[Saved entries]

Optimization exercise on an open flow, not production practice.
RTL: at most simulated, not proved equivalent.
Function not checked: runs 2 and 3.
Clock network not from TritonCTS: every run shown here.
The clock port is an ideal driver here.
Power: default activity.

==> flow/design.v <==
module Fifo
(
input clk,rst, wr_en, rd_en,
input           [7:0] buf_in,
output reg      [7:0] buf_out,
output          [7:0] fifo_counter,
output          buf_empty,
output reg      buf_full
);
reg  [6:0]  cnt_o;    
reg         ne_o;     
reg  [7:0]  lo_r;     
reg  [8:0]  hi_r;     
reg         sh;       
reg  [7:0]  ent [63:0];
assign fifo_counter = {1'b0, cnt_o};
assign buf_empty    = ~ne_o;
wire [7:0] lo = {lo_r[7:1], ~lo_r[0]};
wire [8:0] hi = {hi_r[8:1], ~hi_r[0]};
wire empty = lo[0] & hi[0];      
wire full  = hi[8];              
wire at1   = lo[1] & hi[0];      
wire at63  = lo[7] & hi[7];      
wire [7:0] lo_inc = {lo[6:0], lo[7]};
wire [7:0] lo_dec = {lo[0], lo[7:1]};
wire [8:0] hi_inc = lo[7] ? {hi[7:0], 1'b0} : hi;
wire [8:0] hi_dec = lo[0] ? {1'b0, hi[8:1]} : hi;
function [6:0] enc;
     input [7:0] l;
     input [8:0] h;
     begin
          enc[0] = l[1] | l[3] | l[5] | l[7];
          enc[1] = l[2] | l[3] | l[6] | l[7];
          enc[2] = l[4] | l[5] | l[6] | l[7];
          enc[3] = h[1] | h[3] | h[5] | h[7];
          enc[4] = h[2] | h[3] | h[6] | h[7];
          enc[5] = h[4] | h[5] | h[6] | h[7];
          enc[6] = h[8];
     end
endfunction
wire [6:0] b_hold = enc(lo, hi);
wire [6:0] b_inc  = enc(lo_inc, hi_inc);
wire [6:0] b_dec  = enc(lo_dec, hi_dec);
wire [7:0] lo_10 = full  ? lo : lo_inc;
wire [8:0] hi_10 = full  ? hi : hi_inc;
wire [6:0] b_10  = full  ? b_hold : b_inc;
wire       f_10  = full | at63;
wire [7:0] lo_01 = empty ? lo : lo_dec;
wire [8:0] hi_01 = empty ? hi : hi_dec;
wire [6:0] b_01  = empty ? b_hold : b_dec;
wire       ne_01 = ~(empty | at1);
wire [7:0] lo_11 = full ? lo_dec : (empty ? lo_inc : lo);
wire [8:0] hi_11 = full ? hi_dec : (empty ? hi_inc : hi);
wire [6:0] b_11  = full ? b_dec  : (empty ? b_inc  : b_hold);
reg  [7:0] lo_nx;
reg  [8:0] hi_nx;
reg  [6:0] b_nx;
reg        ne_nx, f_nx;
always @*
begin
     case ({wr_en, rd_en})
     2'b10:   begin lo_nx = lo_10; hi_nx = hi_10; b_nx = b_10;   ne_nx = 1'b1;   f_nx = f_10; end
     2'b01:   begin lo_nx = lo_01; hi_nx = hi_01; b_nx = b_01;   ne_nx = ne_01;  f_nx = 1'b0; end
     2'b11:   begin lo_nx = lo_11; hi_nx = hi_11; b_nx = b_11;   ne_nx = 1'b1;   f_nx = 1'b0; end
     default: begin lo_nx = lo;    hi_nx = hi;    b_nx = b_hold; ne_nx = ~empty; f_nx = full; end
     endcase
end
always @(posedge clk or posedge rst)
begin
if (rst) begin
     cnt_o    <= 7'd0;
     ne_o     <= 1'b0;
     buf_full <= 1'b0;
     lo_r     <= 8'd0;
     hi_r     <= 9'd0;
end else begin
     cnt_o    <= b_nx;
     ne_o     <= ne_nx;
     buf_full <= f_nx;
     lo_r     <= {lo_nx[7:1], ~lo_nx[0]};
     hi_r     <= {hi_nx[8:1], ~hi_nx[0]};
end
end
wire [7:0] head = sh ? ent[1] : ent[0];
wire       re   = rd_en & ~empty;
always @(posedge clk or posedge rst)
begin
if (rst) begin
     buf_out <= 8'd0;
     sh      <= 1'b0;
end else begin
     if (re)
          buf_out <= head;
     sh <= re;
end
end
integer i;
always @(posedge clk)
begin
     for (i = 0; i < 64; i = i + 1)
          if (wr_en && lo[i % 8] && hi[i / 8])
               ent[i] <= buf_in;
          else if (sh && i < 63)
               ent[i] <= ent[i + 1];
end
endmodule
==> flow/flow/run.sh <==
#!/bin/bash
# The standard layout (standard.sh), except that the clock tree is built
# by flow/mycts.tcl (hooked in through ORFS's PRE_CTS_TCL): the clock port
# drives MY_CTS_COLS clkbuf_16 roots, each driving MY_CTS_ROWS clkbuf_16
# leaves, each driving an equal group of nearby flip-flops.
set -euo pipefail
export PRE_CTS_TCL=$PWD/flow/pre_cts.tcl
export MY_CTS_COLS=4
export MY_CTS_ROWS=6
bash standard.sh > standard.log 2>&1
==> flow/flow/mycts.tcl <==
proc my_clock_tree {ncol nrow} {
  set block [ord::get_db_block]
  set db [ord::get_db]
  set master [$db findMaster sky130_fd_sc_hd__clkbuf_16]
  set clk [$block findNet clk]
  set sinks {}
  foreach it [$clk getITerms] {
    set inst [$it getInst]
    set bb [$inst getBBox]
    set x [expr {([$bb xMin] + [$bb xMax]) / 2}]
    set y [expr {([$bb yMin] + [$bb yMax]) / 2}]
    lappend sinks [list $x $y $it]
  }
  set n [llength $sinks]
  # columns by x, equal counts
  set sx [lsort -integer -index 0 $sinks]
  set per_col [expr {($n + $ncol - 1) / $ncol}]
  set root_i 0
  set leaf_i 0
  for {set c 0} {$c < $ncol} {incr c} {
    set col [lrange $sx [expr {$c * $per_col}] [expr {($c + 1) * $per_col - 1}]]
    if {[llength $col] == 0} continue
    set rnet [odb::dbNet_create $block "clknet_root_$c"]
    $rnet setSigType CLOCK
    set rinst [odb::dbInst_create $block $master "clkbuf_root_$c"]
    [$rinst findITerm A] connect $clk
    [$rinst findITerm X] connect $rnet
    set sy [lsort -integer -index 1 $col]
    set m [llength $sy]
    set per_row [expr {($m + $nrow - 1) / $nrow}]
    set lx 0; set ly 0; set nl 0
    for {set r 0} {$r < $nrow} {incr r} {
      set grp [lrange $sy [expr {$r * $per_row}] [expr {($r + 1) * $per_row - 1}]]
      if {[llength $grp] == 0} continue
      set lnet [odb::dbNet_create $block "clknet_leaf_${c}_$r"]
      $lnet setSigType CLOCK
      set linst [odb::dbInst_create $block $master "clkbuf_leaf_${c}_$r"]
      [$linst findITerm A] connect $rnet
      [$linst findITerm X] connect $lnet
      set gx 0; set gy 0
      foreach s $grp {
        lassign $s x y it
        $it disconnect
        $it connect $lnet
        set gx [expr {$gx + $x}]; set gy [expr {$gy + $y}]
      }
      set gx [expr {$gx / [llength $grp]}]
      set gy [expr {$gy / [llength $grp]}]
      $linst setLocation $gx $gy
      $linst setPlacementStatus PLACED
      set lx [expr {$lx + $gx}]; set ly [expr {$ly + $gy}]; incr nl
    }
    $rinst setLocation [expr {$lx / $nl}] [expr {$ly / $nl}]
    $rinst setPlacementStatus PLACED
  }
  $clk setSigType CLOCK
  puts "my_clock_tree: $n sinks, $ncol roots, $ncol x $nrow leaves"
}
==> flow/flow/pre_cts.tcl <==
# Sourced by ORFS's cts.tcl (PRE_CTS_TCL) just before it builds the clock
# tree: replace TritonCTS with the two-level tree of mycts.tcl. The rest of
# cts.tcl (legalisation, timing repair) runs as usual.
source [file join [file dirname [info script]] mycts.tcl]
rename clock_tree_synthesis _tritoncts
proc clock_tree_synthesis {args} {
  my_clock_tree $::env(MY_CTS_COLS) $::env(MY_CTS_ROWS)
}
==> flow/standard.sh <==
#!/bin/bash
# synth_recipe.tcl (not shown) runs the flow's synth.tcl, then flattens the netlist and writes it again
# the make line also repeats each setting of config.mk as NAME=value (left out here)
make -C /OpenROAD-flow-scripts/flow DESIGN_CONFIG=/design/flow/config.mk WORK_HOME=/design/flow/orfs CLKGATE_MAP_FILE= SYNTH_SCRIPT=/design/flow/synth_recipe.tcl "${@:-finish}"
==> flow/config.mk <==
export PLATFORM = sky130hd
export DESIGN_NAME = Fifo
export DESIGN_NICKNAME = Fifo
export VERILOG_FILES = /design/flow/design.v
export SDC_FILE = /design/flow/constraint.sdc
export NUM_CORES = 4
export LEC_CHECK = 0
export ABC_CLOCK_PERIOD_IN_PS = 1000
export CAP_MARGIN = 20
export CORE_MARGIN = 2
export CORE_UTILIZATION = 65
export SETUP_SLACK_MARGIN = 2.7
export SLEW_MARGIN = 20
export TNS_END_PERCENT = 5
==> flow/constraint.sdc <==
create_clock -name core_clock -period 4.0 [get_ports {clk}]
set_input_delay 0.8000 -clock core_clock [delete_from_list [all_inputs] [get_ports {clk}]]
set_output_delay 0.8000 -clock core_clock [all_outputs]
set_load 0.01 [all_outputs]
==> results.py, run 1 <==
metrics = {
    "run_status": {
        "status": "timing/DRC/antenna clean",
    },
    "job": {
        "drv_cap": 0,
    },
    "critical_path": {
        "ff2ff_setup_slack_ns": 2.19,
        "arrival_ns": 2.02,
        "crit_path_start_kind": "register",
        "path_class": "reg -> reg",
        "crit_end": "cnt_o[3]$_DFF_PP0_",
        "critPathLaunch": "hi_r[1]$_DFFE_PP0P_",
        "r2r-start": "hi_r[1]$_DFFE_PP0P_",
        "crit_required_ns": 4.22,
        "reg2regPathDepth": 3,
        "r2r-end": "cnt_o[3]$_DFF_PP0_",
        "cp-end-kind": "register",
        "cp_max_fo": 15,
    },
    "synthesis": {
        "synthTopCellsByCount": "edfxtp_1, mux2_2, mux2_4, nand2b_1, clkbuf_1",
        "yosysMostFrequentCell": "edfxtp_1",
        "ys_top_cells_by_area": "edfxtp_1, mux2_2, mux2_4, dfrtp_1, nand2b_1",
        "ys.flop_type": "edfxtp_1",
        "ys_ff_latch": 547,
        "syn_inst": 1473,
        "synth_compound_area_share_pct": 2.27,
        "synth.avg_cell_area_um2": 16.7,
        "ys_seq_area_share_pct": 65.6,
        "muxShareOfSynthArea_pct": 24.1,
        "yosys.area.top_type_share_pct": 61.4,
        "synth-edff-count": 504,
        "synth_top_family_by_area": "multiplexers",
        "synth_async_sr_flop_share_pct": 6.40,
        "synthAdderAreaFrac_pct": 0,
        "synth_cell_type_count": 68,
        "yosys.area.top_type": "edfxtp_1",
        "syn_area_mm2": 0.0247,
        "ys_warn_count": 2,
        "syn_nets": 1485,
        "synthSimpleGateAreaFrac_pct": 5.78,
        "synth_xor_xnor_area_share_pct": 0,
    },
    "grt": {
        "grt.total_usage_pct": 24.0,
        "grt_overflow": 0,
        "grt_max_degree": 50,
        "grt_pass1_wl_um": 72400,
        "antenna_found_initial": 0,
        "grt_pass1_vias": 12200,
    },
    "pwr": {
        "p_total_uw": 16500,
        "ir_drop_mv": 0.352,
        "p_leak_uw": 0.0104,
        "p_per_area_mw_per_mm2": 599,
    },
    "floorplanning": {
        "chipHeight_um": 199,
        "die_w_um": 199,
        "die_area_mm2": 0.0395,
        "start_util_pct": 65.8,
        "std_cell_rows": 71,
        "ios": 30,
        "coreArea_mm2": 0.0375,
    },
    "drt": {
        "drc_errors": 0,
        "via_count": 12600,
        "dr.pass1.iters": 6,
        "drt_iter0_drc": 1112,
        "wl_per_cell_um": 24.6,
        "ant_nets": 0,
        "via_per_inst": 6.24,
        "wl_um": 49600,
    },
    "finish": {
        "diodes": 0,
        "nets": 1523,
        "final-seq-area_mm2": 0.0162,
        "fillers": 2281,
        "layout-drive-gt1-share_pct": 53.3,
        "final_design_area_no_fill_mm2": 0.0275,
        "multiInputGateArea_mm2": 0.00881,
        "area_growth_pct": 11.5,
    },
    "timing": {
        "skew_ns": 0.0186,
        "max_freq_mhz": 553,
        "post-route-period-util_pct": 45.2,
        "setup_tns_ns": 0,
        "final.setup.worst_slack_ns": 2.19,
        "worst_slew_pin_slew_ns": 0.682,
        "maxSlewHeadroom_pct": 54.5,
        "finalSetupViolations": 0,
        "fin_crit_ns": 1.81,
        "holdWs_ns": 0.507,
        "finalHoldViolCount": 0,
        "rsz0062_at_grt": "yes",
        "drv_slew": 0,
    },
    "placement": {
        "gp_congestion": 0.813,
        "portBuffers": 28,
        "preCtsSetupSlack_ns": 0.678,
        "placed_area_mm2": 0.0256,
        "dpl.hpwl_um": 28900,
    },
    "clock_tree": {
        "clk_latency_ns": 0.35,
        "clk_pin_slew_ns": 0.10,
    },
    "min_path": {
        "hold_path.class": "reg -> reg",
    },
}
==> cell type report <==
cell class	count	area share [%]
Buffer	28	2.55
Inverter	10	0.200
Multi-Input combinational cell	811	32.1
Sequential cell	547	58.9
Tap cell	511	2.33
Timing Repair Buffer	113	3.95
==> critical path, cell delays in order (launching register included) <==
cell and delay (ns):
dfrtp_4 0.67, or4_1 0.63, o211ai_1 0.23, o211ai_1 0.16
==> cells in the final DEF (no fill, tap or decap), drive strengths merged, types with 3 or more instances in the layout <==
| cell | count |
|---|---|
| nand2b | 64 |
| mux2i | 11 |
| nor2 | 24 |
| buf | 94 |
| nand2 | 86 |
| nor2b | 6 |
| clkbuf | 46 |
| and3 | 5 |
| dfxtp | 8 |
| nor3b | 6 |
| dfrtp | 35 |
| and2 | 7 |
| nor3 | 7 |
| mux2 | 496 |
| a221o | 8 |
| o21ai | 15 |
| clkinvlp | 4 |
| or3 | 3 |
| nand3 | 6 |
| edfxtp | 504 |
| o21bai | 3 |
| a222oi | 5 |
| inv | 6 |
| a21oi | 20 |
==> state kept, by name, summed over array words and instances (netlist names), named ones only <==
register,cells
lo_r,7
buf_out,8
ne_o,1
sh,1
ent,512
buf_full,1
hi_r,8
cnt_o,7
==> kinds of logic after synthesis <==
group	Yosys count
other	1
flip-flops	547
AND/OR/NAND/NOR	224
multiplexers	507
AO/OA/AOI/OAI	77
buffers and inverters	117
==> worst min-delay path by stage <==
stage / startpoint / to / slack (ns) / depth (start not counted)
final: buf_out[1]$_DFFE_PP0P_ / buf_out[1]$_DFFE_PP0P_ / 0.51 / 2
after global routing: ent[51][4]$_DFFE_PP_ / ent[50][4]$_DFFE_PP_ / 0.56 / 1
after CTS: buf_out[4]$_DFFE_PP0P_ / buf_out[4]$_DFFE_PP0P_ / 0.47 / 2
after detailed placement: buf_out[4]$_DFFE_PP0P_ / buf_out[4]$_DFFE_PP0P_ / 0.47 / 2
after global placement: buf_out[7]$_DFFE_PP0P_ / buf_out[7]$_DFFE_PP0P_ / 0.47 / 2
after floorplan: ent[0][0]$_DFF_P_ / ent[0][0]$_DFF_P_ / 0.50 / 2
==> per-layer routing <==
layer / vias to the layer above / share of wire (%) / global-route usage [%]
met2: 350 / 47 / 39.0
met4: 0 / 2.7 / 4.51
li1: 5690 / - / -
met5: - / 0 / 0
met3: 80 / 4.1 / 0.882
met1: 6494 / 46 / 37.0
==> stage by stage <==
stage               utilization (%)  instances
finish                         73.4       2020
global route                   73.4       2020
CTS                            71.6       1976
detailed placement             68.4       1936
global placement               68.3       1935
floorplan                         -       1473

Exercise description: Report how many lines in the records above contain the word "constraint", giving only the number.

Answer to this exercise: 2